Yr 11 English Adv Ms Boyages
Your class has been exploring the question, ‘What will continue to make The History Boys worthy of critical study?’ Your personal response has been challenged by another student.
Defend your response through a critical evaluation of The History Boys analysing the construction, content and language of the text.
My personal response to The History Boys by Alan Bennet has been greatly affected by the way in which characters interact with each other. The interrelations of the boys within their cohort as well as with their teachers gives meaning to the play. Through these relationships, the play questions the value of education, literature and the meaning of history. The open conclusions reached by the play highlights the subjectivity of the audience and hence makes it worthy of critical study as it draws upon multiple levels of meaning from the characters themselves and the reader.
Bennet questions the value of education throughout the play. He provides us with three conflicting and mutually benefiting pedagogies: Hector, Mrs Lintott and Irwin. Hector promotes learning for the sake of knowledge and life, Mrs Lintott teaches the facts while Irwin appears to be more modernistic in approach through his exam orientated methods.
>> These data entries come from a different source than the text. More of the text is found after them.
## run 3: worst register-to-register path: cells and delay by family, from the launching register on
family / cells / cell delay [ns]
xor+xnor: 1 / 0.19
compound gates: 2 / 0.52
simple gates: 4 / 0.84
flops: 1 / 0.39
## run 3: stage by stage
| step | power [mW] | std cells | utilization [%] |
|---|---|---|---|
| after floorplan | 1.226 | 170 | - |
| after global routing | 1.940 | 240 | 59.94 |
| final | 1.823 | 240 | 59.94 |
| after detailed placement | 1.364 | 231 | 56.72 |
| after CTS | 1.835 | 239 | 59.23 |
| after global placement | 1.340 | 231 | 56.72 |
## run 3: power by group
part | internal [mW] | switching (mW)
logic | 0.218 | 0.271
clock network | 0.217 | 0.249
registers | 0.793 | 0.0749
--- config.mk ---
export PLATFORM = sky130hd
export DESIGN_NAME = hub75_bcm_matrix
export DESIGN_NICKNAME = d
export VERILOG_FILES = /design/src/rtl/hub75_bcm_matrix.sv
export SDC_FILE = /design/constraint.sdc
export NUM_CORES = 1
export LEC_CHECK = 0
export BUFFER_PORTS_ARGS = -buffer_cell sky130_fd_sc_hd__clkbuf_2
export CORE_MARGIN = 8
export CORE_UTILIZATION = 45
export DETAILED_ROUTE_END_ITERATION = 6
export PLACE_DENSITY = 0.67
export SLEW_MARGIN = 20
export SYNTH_ARGS = -nofsm -noshare
export SYNTH_HDL_FRONTEND = slang
export SYNTH_SLANG_ARGS = --single-unit
--- constraint.sdc ---
create_clock -name clk -period 3.8 [get_ports clk]
set_input_delay 0.38 -clock clk [delete_from_list [all_inputs] [get_ports clk]]
set_output_delay 0.38 -clock clk [all_outputs]
set_load 0.005 [all_outputs]
--- src/rtl/hub75_bcm_matrix.sv ---
// HUB75/HUB75E scan driver with binary-coded modulation colour depth.
// Walks row pairs and shifts each bit-plane, displaying it for base_cycles << plane.
module hub75_bcm_matrix #(
  parameter int unsigned clk_mhz       = 50,
  parameter int unsigned screen_width  = 64,
  parameter int unsigned screen_height = 64,
  parameter int unsigned w_color       = 4,
  parameter int unsigned ck_div        = 2,
  parameter int unsigned base_cycles   = 16,
  parameter int unsigned blank_cycles  = 4,
  localparam int unsigned w_x = $clog2(screen_width),
  localparam int unsigned w_y = $clog2(screen_height / 2)
) (
  input  logic               clk,
  input  logic               rst_n,
  output logic [w_x-1:0]     x,
  output logic [w_y-1:0]     y,
  input  logic [w_color-1:0] red1,
  input  logic [w_color-1:0] green1,
  input  logic [w_color-1:0] blue1,
  input  logic [w_color-1:0] red2,
  input  logic [w_color-1:0] green2,
  input  logic [w_color-1:0] blue2,
  output logic               ck,
  output logic               st,
  output logic               oe,
  output logic [w_y-1:0]     addr,
  output logic               r1,
  output logic               g1,
  output logic               b1,
  output logic               r2,
  output logic               g2,
  output logic               b2,
  output logic               frame_start
);

  localparam int unsigned disp_max = base_cycles << (w_color - 1);
  localparam int unsigned cnt_a    = (disp_max > ck_div) ? disp_max : ck_div;
  localparam int unsigned cnt_max  = (cnt_a > blank_cycles) ? cnt_a : blank_cycles;
  localparam int unsigned w_cnt    = $clog2(cnt_max + 1);
  localparam int unsigned w_p      = (w_color > 1) ? $clog2(w_color) : 1;

  if (clk_mhz == 0 || screen_width < 2 || ck_div < 2 || blank_cycles < 1 ||
      w_color < 1 || w_color > 8 || base_cycles < 1) begin : g_param_check
    $error("hub75_bcm_matrix: illegal parameter set");
  end

  typedef enum logic [1:0] {S_SHIFT, S_LATCH, S_DISPLAY, S_BLANK} state_t;

  state_t           state, state_n;
  logic             started;
  logic             phase, phase_n;
  logic [w_cnt-1:0] cnt, cnt_n;
  logic [w_x-1:0]   col, col_n;
  logic [w_y-1:0]   row, row_n;
  logic [w_p-1:0]   plane, plane_n;
  logic [w_cnt-1:0] disp_last;
  logic             first_shift_n;
  logic             sample;

  // State register; started holds the start position for the first live cycle.
  always_ff @(posedge clk) begin
    if (!rst_n) begin
      state   <= S_SHIFT;
      started <= 1'b0;
      phase   <= 1'b0;
      cnt     <= '0;
      col     <= '0;
      row     <= '0;
      plane   <= '0;
    end else begin
      state   <= state_n;
      started <= 1'b1;
      phase   <= phase_n;
      cnt     <= cnt_n;
      col     <= col_n;
      row     <= row_n;
      plane   <= plane_n;
    end
  end

  // Next-state sequencing: shift -> latch -> display -> blank.
  always_comb begin
    state_n   = state;
    phase_n   = phase;
    cnt_n     = cnt + w_cnt'(1);
    col_n     = col;
    row_n     = row;
    plane_n   = plane;
    disp_last = (w_cnt'(base_cycles) << plane) - w_cnt'(1);
    if (!started) begin
      cnt_n = cnt;
    end else begin
      case (state)
        S_SHIFT: begin
          if (cnt == w_cnt'(ck_div - 1)) begin
            cnt_n   = '0;
            phase_n = ~phase;
            if (phase) begin
              if (col == w_x'(screen_width - 1)) begin
                col_n   = '0;
                state_n = S_LATCH;
              end else begin
                col_n = col + w_x'(1);
              end
            end
          end
        end
        S_LATCH: begin
          if (cnt == w_cnt'(ck_div - 1)) begin
            cnt_n   = '0;
            state_n = S_DISPLAY;
          end
        end
        S_DISPLAY: begin
          if (cnt == disp_last) begin
            cnt_n   = '0;
            state_n = S_BLANK;
          end
        end
        S_BLANK: begin
          if (cnt == w_cnt'(blank_cycles - 1)) begin
            cnt_n   = '0;
            state_n = S_SHIFT;
            if (plane == w_p'(w_color - 1)) begin
              plane_n = '0;
              row_n   = (row == w_y'(screen_height / 2 - 1)) ? '0 : row + w_y'(1);
            end else begin
              plane_n = plane + w_p'(1);
            end
          end
        end
        default: state_n = S_SHIFT;
      endcase
    end
  end

  assign first_shift_n = (state_n == S_SHIFT) && !phase_n && (cnt_n == '0) && (col_n == '0);
  assign sample        = started && (state == S_SHIFT) && !phase && (cnt == '0);

  // Registered panel outputs derived from the upcoming state.
  always_ff @(posedge clk) begin
    if (!rst_n) begin
      x           <= '0;
      y           <= '0;
      addr        <= '0;
      ck          <= 1'b0;
      st          <= 1'b0;
      oe          <= 1'b1;
      frame_start <= 1'b0;
      r1          <= 1'b0;
      g1          <= 1'b0;
      b1          <= 1'b0;
      r2          <= 1'b0;
      g2          <= 1'b0;
      b2          <= 1'b0;
    end else begin
      ck          <= (state_n == S_SHIFT) && phase_n;
      st          <= (state_n == S_LATCH);
      oe          <= (state_n != S_DISPLAY);
      frame_start <= first_shift_n && (plane_n == '0) && (row_n == '0);
      if (state_n == S_SHIFT) begin
        x <= col_n;
        y <= row_n;
      end
      if (first_shift_n && (plane_n == '0)) begin
        addr <= row_n;
      end
      if (sample) begin
        r1 <= red1[plane];
        g1 <= green1[plane];
        b1 <= blue1[plane];
        r2 <= red2[plane];
        g2 <= green2[plane];
        b2 <= blue2[plane];
      end
    end
  end

endmodule

Yosys cells after proc, flatten, opt, wreduce, memory -nomap -nowiden
Index checks and enable logic that the tools add are counted.
- register bits after elaboration: 51
- word-level logic and storage cells: 101
- input bits: 26
- output and inout bits: 26
- eq/ne operators: 11
- muxes and demuxes: 43
- $add $sub $neg: 5
- shift-type cells: 1
- bitwise operators: 1
- order comparisons: 1
- reductions and logical operators: 19
- operator list (operator ; number):
    $mux W8 ; 4
    $mux W6 ; 5
    $mux W5 ; 5
    $pmux W8 S3 ; 1
    $mux W2 ; 11
    $logic_not A8 Y1 ; 2
    $bmux W1 S2 ; 6
    $mux W1 ; 10
    $logic_and A1 B1 Y1 ; 9
    $add A8 B1 Y8 const B ; 1
    $eq A8 B1 Y1 const B ; 1
    $eq A8 B2 Y1 const B ; 1
    $eq A8 B8 Y1 ; 1
    $pmux W2 S4 ; 1
    $shl A5 B2 Y8 const A ; 1
    $sub A8 B1 Y8 const B ; 1
    $add A6 B1 Y6 const B ; 1
    $eq A2 B2 Y1 const B ; 3
    $eq A6 B6 Y1 const B ; 1
    $logic_not A2 Y1 ; 3
    $logic_not A6 Y1 ; 1
    $add A5 B1 Y5 const B ; 1
    $eq A5 B5 Y1 const B ; 1
    $logic_not A5 Y1 ; 1
    other kinds (7) ; 9

Depth between registers and ports, before layout
- depth after elaboration: 12
- gate-level depth with buffers: 11
- gate-level depth less buffers: 9

Least setup slack after synthesis
Ideal clock, no wire load.
- path kind: reg-to-reg
- start: register plane[0]
- end: register addr[0]
- cell stages (with the launch flop): 11
- path slack: 1.041 ns
- library setup time: 0.121 ns
- buffers on the path: 1
- clock period less this slack: 2.759 ns
- data arrival time: 2.638 ns
- data required time: 3.679 ns
- cells stage by stage: dfxtp_1 > clkbuf_1 > inv_1 > ha_1 > nor2b_1 > mux2i_1 > a2111oi_4 > nor2_2 > a2111oi_4 > nand4_4 > mux2_4
- cells in the longest elaborated chain, start to end: 11
- RTL lines (what ; RTL line ; source):
    start, declared ; 56 ; logic [w_p-1:0] plane, plane_n;
    start signal, assigned ; 78 ; plane <= plane_n;
    $shl A5 B2 Y8 ; 90 ; disp_last = (w_cnt'(base_cycles) << plane) - w_cnt'(1);
    $sub A8 B1 Y8 ; 90 ;
    $eq A8 B8 Y1 ; 116 ; if (cnt == disp_last) begin
    $mux W2 ; 116 ;
    $pmux W2 S4 ; 94 ; case (state)
    $mux W2 ; 91 ; if (!started) begin
    $logic_not A2 Y1 ; 138 ; assign first_shift_n = (state_n == S_SHIFT) && !phase_n && (cnt_n == '0) && (col_n == '0);
    $logic_and A1 B1 Y1 (3 in series) ; 138 ;
    $logic_and A1 B1 Y1 ; 166 ; if (first_shift_n && (plane_n == '0)) begin
    end signal, assigned ; 167 ; addr <= row_n;
    end, declared ; 27 ; output logic [w_y-1:0] addr,
Parallel ways exist; a longest one is shown, timed or not.
A chain may end at the register's enable or synchronous reset.

Worst setup path in the final report
Ends and elaborated chain as after synthesis.

==> impl_metrics.toml <==
[timing]
fmax_mhz = 327
finClkSkew_ns = 0.0126
finalWorstSetupSlack_ns = 0.739
whs_ns = 0.429
final_max_slew_viol_count = 0
hold_viol = 0
period_needed_ns = 3.06
worst_slew_pin_slew_ns = 0.710
finalCritPeriodShare_pct = 80.5
setup_viol = 0
rsz0062_at_grt = "false"
setup_tns_ns = 0
relSlewSlack_pct = 52.6

[setup_path]
cp.arrival_ns = 3.27
reg2reg_from = "plane[0]"
cp_max_fo = 13
start_kind = "register"
critical_path_class = "reg2reg"
crit_start = "plane[0]"
worstPathRequired_ns = 4.01
r2r.worst_path.cells = 8
cp-end-kind = "register"

[clocking]
postCtsSetupBuffers = 0
cts_resized = 0
cts_tree = "yes"
clock-sinks = 51
ctsHoldBuffers = 0
cts-root-buf = "clkbuf_8"
clk_latency_ns = 0.32
cts.clk_slew.worst_paths_ns = 0.10
h-tree-depth = 2
max-clock-path-buffers = 2
numCtsBuffers = 5

[die]
placeableCoreArea_um2 = 5890
pin_count = 52
start_util_pct = 46.4
dieArea_um2 = 8810
die_w_um = 93.9
die_h_um = 93.9
num_rows = 28

[yosys]
synth_top_family_by_area = "simple AND/OR/NAND/NOR gates"
syn-cell-area_um2 = 2730
synth-adder-area-share_pct = 4.59
yosysWarnings = 0
yosysSeqAreaShare_pct = 37.4
synth_seq_cells = 51
synth_compound_area_share_pct = 11.3
yosys.area_share.simple_pct = 27.3
synthXorXnorAreaFrac_pct = 2.57
synth_cell_types = 57
postSynthAreaPerCell_um2 = 9.48
synthCells = 288
syn_nets = 324
synth_ff_type = "dfxtp_1"
async_reset_ff_share_pct = 0
muxShareOfSynthArea_pct = 12.9
synth_edf_count = 0

[power]
vdd_drop_max_mv = 0.203
powerDensity_nw_per_um2 = 343
leakage_nw = 1.42

[grt]
grt_max_degree = 19
grtUsageTotal_pct = 14.5
grt_pass1_wl_mm = 10.5
overflow = 0
grt_pass1_vias = 2240
grt_antenna_before_repair = 0

[hold_path]
hold_depth = 1
hp-start = "rst_n"
hold_path_class = "in2reg"

[run]
cap_violations = 0

[detailed_routing]
drc = 0
viasPerCell = 5.42
routed_wirelength_mm = 6.10
routed-via-count = 2222
drtIter0Drc = 115
dr.pass1.iters = 4
antenna_left = 0
post_drt_wl_per_cell_um = 14.9

[place]
dpl.hpwl_mm = 4.62
place.gp.congestion = 0.889
post-place-ws_ns = 0.701
portBuffers = 51
placed_cell_area_um2 = 3020

[cells_and_area]
design_area_um2 = 3140
multi_input_area_um2 = 1600
final_nets = 370
drive_gt1_share_pct = 26.3
syn2layout_area_growth_pct = 14.9
diodes = 0
ff_latch_area_um2 = 1020
final_cell_mix = "dfxtp_1, clkbuf_2, nor2_1"
fillCellCount = 537

[status]
outcome = "finished, final reports clean"
[routing by layer]
layer / GRT usage, % / share of wire [%] / up-vias
met5: 0 / 0 / -
li1: - / - / 1122
met2: 23.5 / 46 / 44
met1: 18.3 / 48 / 1049
met4: 4.76 / 1.4 / 0
met3: 3.76 / 4.7 / 7
[Yosys cell counts, drive strengths merged, types with 3 or more instances]
cell type | number | area share [%]
nor3b | 4 | 1.5
a21oi | 13 | 2.4
ha | 10 | 4.6
nor2b | 4 | 0.92
a31oi | 3 | 0.69
o21ai | 7 | 1.3
mux2 | 5 | 2.5
nor2 | 40 | 5.7
buf | 5 | 1.2
nor4b | 3 | 1.2
a211oi | 4 | 1.1
xnor2 | 4 | 1.3
xor2 | 4 | 1.3
and3 | 10 | 2.3
nand2 | 14 | 1.9
inv | 10 | 1.4
and2 | 11 | 2.5
a21o | 3 | 0.87
dfxtp | 51 | 37
nand3 | 10 | 2.0
nand4 | 6 | 2.5
mux2i | 15 | 5.5
mux4 | 6 | 5.0
clkbuf | 9 | 1.3
nor4 | 3 | 1.5
nor3 | 14 | 3.0
[worst max-delay path, stage by stage (launching register included)]
cell	delay [ns]
dfxtp_1	0.72
ha_1	0.26
xor2_1	0.08
or3_4	0.35
a2111oi_4	0.45
nor2_2	0.16
a2111oi_4	0.36
nand4_4	0.23
mux2_4	0.35
[layout make-up]
class | instances | area share (%)
multi-input combinational | 213 | 51.1
clock inverter | 2 | 1.24
inverter | 10 | 1.20
tap | 75 | 2.99
timing repair buffer | 53 | 8.62
sequential | 51 | 32.6
clock buffer | 6 | 2.31
[cells by family (layout without fill, tap and decap cells)]
family | after synthesis | count (layout)
and+or+nand+nor | 127 | 127
DFF | 51 | 51
AOI/OAI and AO/OA | 42 | 42
muxes | 26 | 26
buffers and inverters | 24 | 71
adders and majority gates | 10 | 10
xor gates and xnor gates | 8 | 8
[state kept, by name (all words and copies together) (netlist names), 2 cells and up]
signal	cells
plane	2
addr	5
cnt	8
y	5
col	6
state	2
row	5
x	6
[power by group]
group | total (mW) | internal (mW) | switching (mW) | leakage (nW)
Clock | 0.393 | 0.199 | 0.194 | 0.0558
Sequential | 0.560 | 0.548 | 0.0119 | 0.413
Combinational | 0.122 | 0.0607 | 0.0615 | 0.949
Total | 1.08 | 0.809 | 0.267 | 1.42
[stage by stage]
stage / power [mW] / utilization [%] / std cells
finish: 1.08 / 53.3 / 410
global route: 1.11 / 53.3 / 410
CTS: 1.08 / 53.3 / 410
detailed placement: 0.695 / 51.4 / 402
global placement: 0.694 / 51.4 / 402
floorplan: 0.652 / - / 288
[path summary, 6_finish.rpt]
check	end	slack, ns
worst min-delay path	started	0.43
worst max-delay path	addr[0]	0.74
worst min register to register	addr[4]	0.47
worst max register to register	addr[0]	0.74
Note: power is estimated with default switching activity, not from simulation.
Although it becomes clear that all three are required for ‘success’, Hector questions the validity and authenticity of our achievements by questioning one’s view on education through the rhetorical, “And what happens after the exam? Life goes on.” This suggests that although the current education system may be for now, as in the eyes of Irwin, a love of knowledge is more then fulfilling and can be used late in life. As both Irwin’s and Hector’s views appear oppositely polar, Mrs Lintott’s view appears to be more mainstream; a solid foundation, be it for exams or for life. Hector’s views may appear unorthodox, but it is through this character that Bennet highlights the different views of education, “I count examinations … as the enemy of education. Which is not to say that I don’t regard education as the enemy of education too.” The apparent paradox of Hector suggests he does not approve of a Thatcheristic approach to education as just results and exams, but he wishes for knowledge to impinge and assist in one’s life, and to continue learning for the sake of one’s betterment. Hence the characterisation of the teachers as symbolic of their teaching style highlights their approach to life and how they teach it. Another view about education is expressed by the Headmaster and related to one of the main themes of the play, a sense of elitism that exists in the school system. This can be seen through the Headmaster’s rhetoric in, “Well taught, indubitably. But a little… ordinaire?” which reflects his scepticism. The Headmaster believes that the boys, who are working class background, though smart, are too dull and not well bred enough for an Oxbridge education. Bennet challenges this perception through the results of the boys, more specifically via Rudge and his familial connections. As the text provides three views, it provides multiple meanings with respect to the value of education. Hence The History Boys is worthy of critical study as what is suggests about education and its value is open and dependant on one’s experiences and view on life.